With respect to “proximal,” a “proximal portion” or a “proximal end portion” of, for example, a catheter disclosed herein includes a portion of the catheter intended to be near a clinician when the catheter is used on a patient. Likewise, a “proximal length” of, for example, the catheter includes a length of the catheter intended to be near the clinician when the catheter is used on the patient. A “proximal end” of, for example, the catheter includes an end of the catheter intended to be near the clinician when the catheter is used on the patient. The proximal portion, the proximal end portion, or the proximal length of the catheter can include the proximal end of the catheter; however, the proximal portion, the proximal end portion, or the proximal length of the catheter need not include the proximal end of the catheter. That is, unless context suggests otherwise, the proximal portion, the proximal end portion, or the proximal length of the catheter is not a terminal portion or terminal length of the catheter.

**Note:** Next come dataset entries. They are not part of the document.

===== config.mk =====
export PLATFORM = sky130hd
export DESIGN_NAME = telegram_buffer
export DESIGN_NICKNAME = d
export VERILOG_FILES = /design/src/rtl/kg_rs232_pkg.sv /design/src/rtl/telegram_buffer_byte_timeout_timer.sv /design/src/rtl/telegram_buffer.sv
export SDC_FILE = /design/constraint.sdc
export NUM_CORES = 1
export LEC_CHECK = 0
export CAP_MARGIN = 20
export CORE_MARGIN = 8
export CORE_UTILIZATION = 62
export DETAILED_ROUTE_END_ITERATION = 8
export DONT_BUFFER_PORTS = 1
export HOLD_SLACK_MARGIN = 0.06
export PLACE_DENSITY = 0.89
export SYNTH_ARGS = -nofsm -noshare
export SYNTH_HDL_FRONTEND = slang
export SYNTH_SLANG_ARGS = --single-unit

===== constraint.sdc =====
create_clock -name clk -period 2.8 [get_ports clk]
set_input_delay 0.42 -clock clk [delete_from_list [all_inputs] [get_ports clk]]
set_output_delay 0.42 -clock clk [all_outputs]
set_load 0.01 [all_outputs]

===== src/rtl/kg_rs232_pkg.sv =====
// Shared Keyless-Go RS232 receive definitions.
// Telegram framing constants and the receive FSM state type.
package kg_rs232_pkg;

  localparam int         TEL_LEN     = 11;
  localparam logic [7:0] SYNC_BYTE   = 8'hA5;
  localparam int         RN_IDX      = 2;
  localparam int         TIMEOUT_CYC = 50000;

  // rst_ctrl's completion compare value
  localparam logic [3:0] TEL_DONE_CNT = 4'(TEL_LEN);

  typedef enum logic [1:0] {
    IDLE,
    COLLECT,
    DONE
  } state_t;

endpackage


===== src/rtl/telegram_buffer_byte_timeout_timer.sv =====
// Inter-byte idle counter for telegram reception.
// Saturating; expiry holds until cleared by a byte or leaving COLLECT.
module byte_timeout_timer #(
  parameter int TIMEOUT_CYC = 50000
) (
  input  logic clk,
  input  logic rst,
  input  logic i_clr,
  input  logic i_run,
  output logic o_expired
);

  localparam int            TW    = $clog2(TIMEOUT_CYC) + 1;
  localparam logic [TW-1:0] LIMIT = TW'(TIMEOUT_CYC - 1);
  localparam logic [TW-1:0] SAT   = '1;

  logic [TW-1:0] r_timer;

  always_ff @(posedge clk) begin
    if (rst)
      r_timer <= '0;
    else if (i_clr)
      r_timer <= '0;
    else if (i_run && r_timer != SAT)
      r_timer <= r_timer + TW'(1);
  end

  assign o_expired = (r_timer >= LIMIT);

endmodule


===== src/rtl/telegram_buffer.sv =====
// Frames UART bytes into Keyless-Go telegrams and validates them.
// Publishes byte count, repetition number and the stored payload.
module telegram_buffer
  import kg_rs232_pkg::*;
#(
  parameter int         TEL_LEN     = kg_rs232_pkg::TEL_LEN,
  parameter logic [7:0] SYNC_BYTE   = kg_rs232_pkg::SYNC_BYTE,
  parameter int         RN_IDX      = kg_rs232_pkg::RN_IDX,
  parameter int         TIMEOUT_CYC = kg_rs232_pkg::TIMEOUT_CYC
) (
  input  logic       clk,
  input  logic       rst,
  input  logic [7:0] rx_data,
  input  logic       rx_valid,
  input  logic       rx_err,
  output logic [7:0] crn,
  output logic [3:0] cnt,
  output logic       tel_ok,
  output logic       tel_err,
  input  logic [3:0] rd_idx,
  output logic [7:0] rd_data
);

  localparam logic [3:0] LAST = 4'(TEL_LEN - 1);
  localparam logic [3:0] FULL = 4'(TEL_LEN);

  state_t     r_state, w_state_nx;
  logic [3:0] r_cnt, w_cnt_nx;
  logic [7:0] r_xor, w_xor_nx;
  logic [7:0] r_crn, w_crn_nx;
  logic       r_ok, w_ok_nx;
  logic       r_err, w_err_nx;
  logic       w_wr;
  logic [3:0] w_wr_idx;
  logic       w_expired;
  logic [7:0] r_buf [TEL_LEN];

  byte_timeout_timer #(
    .TIMEOUT_CYC(TIMEOUT_CYC)
  ) u_timer (
    .clk      (clk),
    .rst      (rst),
    .i_clr    (rx_valid | (r_state != COLLECT)),
    .i_run    (r_state == COLLECT),
    .o_expired(w_expired)
  );

  always_comb begin
    w_state_nx = r_state;
    w_cnt_nx   = r_cnt;
    w_xor_nx   = r_xor;
    w_crn_nx   = r_crn;
    w_ok_nx    = 1'b0;
    w_err_nx   = 1'b0;
    w_wr       = 1'b0;
    w_wr_idx   = 4'd0;
    unique case (r_state)
      COLLECT: begin
        // rx_err beats a same-cycle byte; a byte beats timeout
        if (rx_err) begin
          w_state_nx = IDLE;
          w_cnt_nx   = 4'd0;
          w_err_nx   = 1'b1;
        end else if (rx_valid) begin
          w_wr     = 1'b1;
          w_wr_idx = r_cnt;
          if (r_cnt == LAST) begin
            if (rx_data == r_xor) begin
              w_state_nx = DONE;
              w_cnt_nx   = FULL;
              w_crn_nx   = r_buf[RN_IDX];
              w_ok_nx    = 1'b1;
            end else begin
              w_state_nx = IDLE;
              w_cnt_nx   = 4'd0;
              w_err_nx   = 1'b1;
            end
          end else begin
            w_xor_nx = r_xor ^ rx_data;
            w_cnt_nx = r_cnt + 4'd1;
          end
        end else if (w_expired) begin
          w_state_nx = IDLE;
          w_cnt_nx   = 4'd0;
          w_err_nx   = 1'b1;
        end
      end
      default: begin
        if (rx_valid && rx_data == SYNC_BYTE) begin
          w_wr       = 1'b1;
          w_state_nx = COLLECT;
          w_cnt_nx   = 4'd1;
          w_xor_nx   = SYNC_BYTE;
        end
      end
    endcase
  end

  always_ff @(posedge clk) begin
    if (rst) begin
      r_state <= IDLE;
      r_cnt   <= 4'd0;
      r_xor   <= 8'h00;
      r_crn   <= 8'h00;
      r_ok    <= 1'b0;
      r_err   <= 1'b0;
      for (int i = 0; i < TEL_LEN; i++)
        r_buf[i] <= 8'h00;
    end else begin
      r_state <= w_state_nx;
      r_cnt   <= w_cnt_nx;
      r_xor   <= w_xor_nx;
      r_crn   <= w_crn_nx;
      r_ok    <= w_ok_nx;
      r_err   <= w_err_nx;
      if (w_wr)
        r_buf[w_wr_idx] <= rx_data;
    end
  end

  assign cnt     = r_cnt;
  assign crn     = r_crn;
  assign tel_ok  = r_ok;
  assign tel_err = r_err;
  assign rd_data = (rd_idx < FULL) ? r_buf[rd_idx] : 8'h00;

endmodule


==> results.json, run 1 <==
{
  "max-cap-violations": 0,
  "hold_path_class": "in2reg",
  "worst_setup_path_end_kind": "register",
  "ir_drop_mv": 0.4750,
  "dpl_cell_area_sq_um": 6056,
  "drt_wl_total_mm": 14.56,
  "cts_tree": "yes",
  "dr.pass1.iters": 6,
  "holdWs_ps": 89.18,
  "fmax_mhz": 368.4,
  "status": "finished, final reports clean",
  "clkSlewWorstSetupHoldPaths_ps": 60,
  "post-dp-hpwl_mm": 9.206,
  "synth-seq-cells": 129,
  "grt_pass1_vias": 4303,
  "drive_gt1_share_pct": 15.01,
  "busiest_layer": "met2",
  "grt-ovfl-total": 0,
  "rr_startpoint": "u_timer.r_timer[8]",
  "setup_viol": 0,
  "use_met1_pct": 26.13,
  "fin_nets": 560,
  "dr_total_vias": 4348,
  "synth_area_sq_um": 5926,
  "drv_slew": 0,
  "clkLatencyLatePin_ps": 520,
  "power_density_nw_per_um2": 663.7,
  "total_power_w": 0.004482,
  "reg2reg_depth": 9,
  "die-area_sq_um": 12940,
  "cts.root.buffer_cell": "clkbuf_8",
  "wl_per_cell_microns": 21.35,
  "min_path_cells": 2,
  "cpPeakStageDelay_ps": 550,
  "area_growth_pct": 13.96,
  "cts-buffers-inserted": 17,
  "cts_sinks": 129,
  "initial_utilization_pct": 64.13,
  "reg2reg_setup_slack_ps": 90,
  "avgViaCountPerCell": 6.375,
  "tightest_slew_ps": 840.3,
  "worstHoldStart": "rx_data[6]",
  "die_w_microns": 113.8,
  "avgSynthCellArea_sq_um": 11.22,
  "grt_first_pass_wirelength_mm": 22.77,
  "hold-path-endpoint": "r_xor[6]",
  "synth_edf_count": 80,
  "syn_inst": 528,
  "drt.antenna.violating_nets": 0,
  "grt.total_usage_pct": 23.11,
  "slew_headroom_pct": 43.79,
  "boundaryPins": 38,
  "drc": 0,
  "ys.flop_type": "edfxtp_1",
  "critical_path_class": "reg2reg",
  "rsz0062_at_grt": "no",
  "num_rows": 35,
  "place.gp.congestion": 0.8619,
  "crit_required_ps": 3230,
  "cp_common_cell": "and4_1",
  "slowest_stage": "or4b_4",
  "post-route-period-util_pct": 96.94,
  "ys_types": 58,
  "cts-htree-levels": 4,
  "rr_endpoint": "u_timer.r_timer[12]",
  "ys_seq_area_share_pct": 57.09,
  "grt.met3_usage_pct": 7.554,
  "syn_nets": 548,
  "diodes": 0,
  "cp_max_fo": 7,
  "worstPathArrival_ps": 3150,
  "core-area_sq_um": 9240,
  "portBuffers": 0,
  "cp_cell_sequence": "and4_1 -> and4_1 -> nand2_1 -> nor4_1 -> ha_2 -> nor3b_4 -> or4b_4 -> or3_1 -> a21oi_1",
  "hold_violations": 0,
  "fin_util_pct": 73.08,
  "fin_setup_tns_ps": 0,
  "p_leak_nw": 2.435,
  "final_area_sq_um": 6753,
  "ys_warn_count": 0,
  "clockBufferDepth": 2,
  "worst_clock_skew_ps": 9.669,
  "die_height_microns": 113.8,
  "first_iter_violations": 400,
  "startpoint_type": "register",
  "antenna_found_initial": 0,
  "fin_crit_ps": 2714,
  "met2_usage_pct": 39.17,
  "grt_max_degree": 26,
  "async_flop_share_pct": 0
}
flip-flops by register name, summed over array words and instances, names as in the netlist:
name             count
cnt                  4
crn                  8
r_buf               88
r_state              2
r_xor                8
tel_err              1
tel_ok               1
u_timer.r_timer     17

With respect to “distal,” a “distal portion” or a “distal end portion” of, for example, a catheter disclosed herein includes a portion of the catheter intended to be near or in a patient when the catheter is used on the patient. Likewise, a “distal length” of, for example, the catheter includes a length of the catheter intended to be near or in the patient when the catheter is used on the patient. A “distal end” of, for example, the catheter includes an end of the catheter intended to be near or in the patient when the catheter is used on the patient. The distal portion, the distal end portion, or the distal length of the catheter can include the distal end of the catheter; however, the distal portion, the distal end portion, or the distal length of the catheter need not include the distal end of the catheter. That is, unless context suggests otherwise, the distal portion, the distal end portion, or the distal length of the catheter is not a terminal portion or terminal length of the catheter.
To assist in the description of embodiments described herein, as shown in
Unless defined otherwise, all technical and scientific terms used herein have the same meaning as commonly understood by those of ordinary skill in the art.
In an embodiment, the plug 100 further includes a lumen 110 extending axially from the proximal end 104 to the distal end 106 and sized to receive a urinary catheter 50 therethrough. In an embodiment the plug lumen 110 defines a diameter that is substantially the same, or slightly larger than, the diameter of the urinary catheter 50, to allow a urinary catheter 50 to fit snugly therein and without impacting the patency of the catheter lumen 55. In an embodiment the plug lumen 110 defines a diameter of between 2 mm and 10 mm, with a preferred embodiment having a diameter of 4 mm. However, it will be appreciated that plug lumen diameters greater or smaller than those disclosed are also contemplated.
In an embodiment, the diameter of the distal end 106 can be substantially the same as the diameter of the urinary catheter 50, such that the side surface 108 tapers from the diameter of the proximal end 104 to diameter of the urinary catheter 50. This creates a smooth transition between the surface of the catheter 50 and the side surface 108 of the plug body 102. In an embodiment, the plug 100 further includes a slit 112 extending longitudinally from the plug lumen 110, through the plug body 102 to an outer surface thereof and is configured to allow the catheter 50 to pass laterally or transversely therethrough.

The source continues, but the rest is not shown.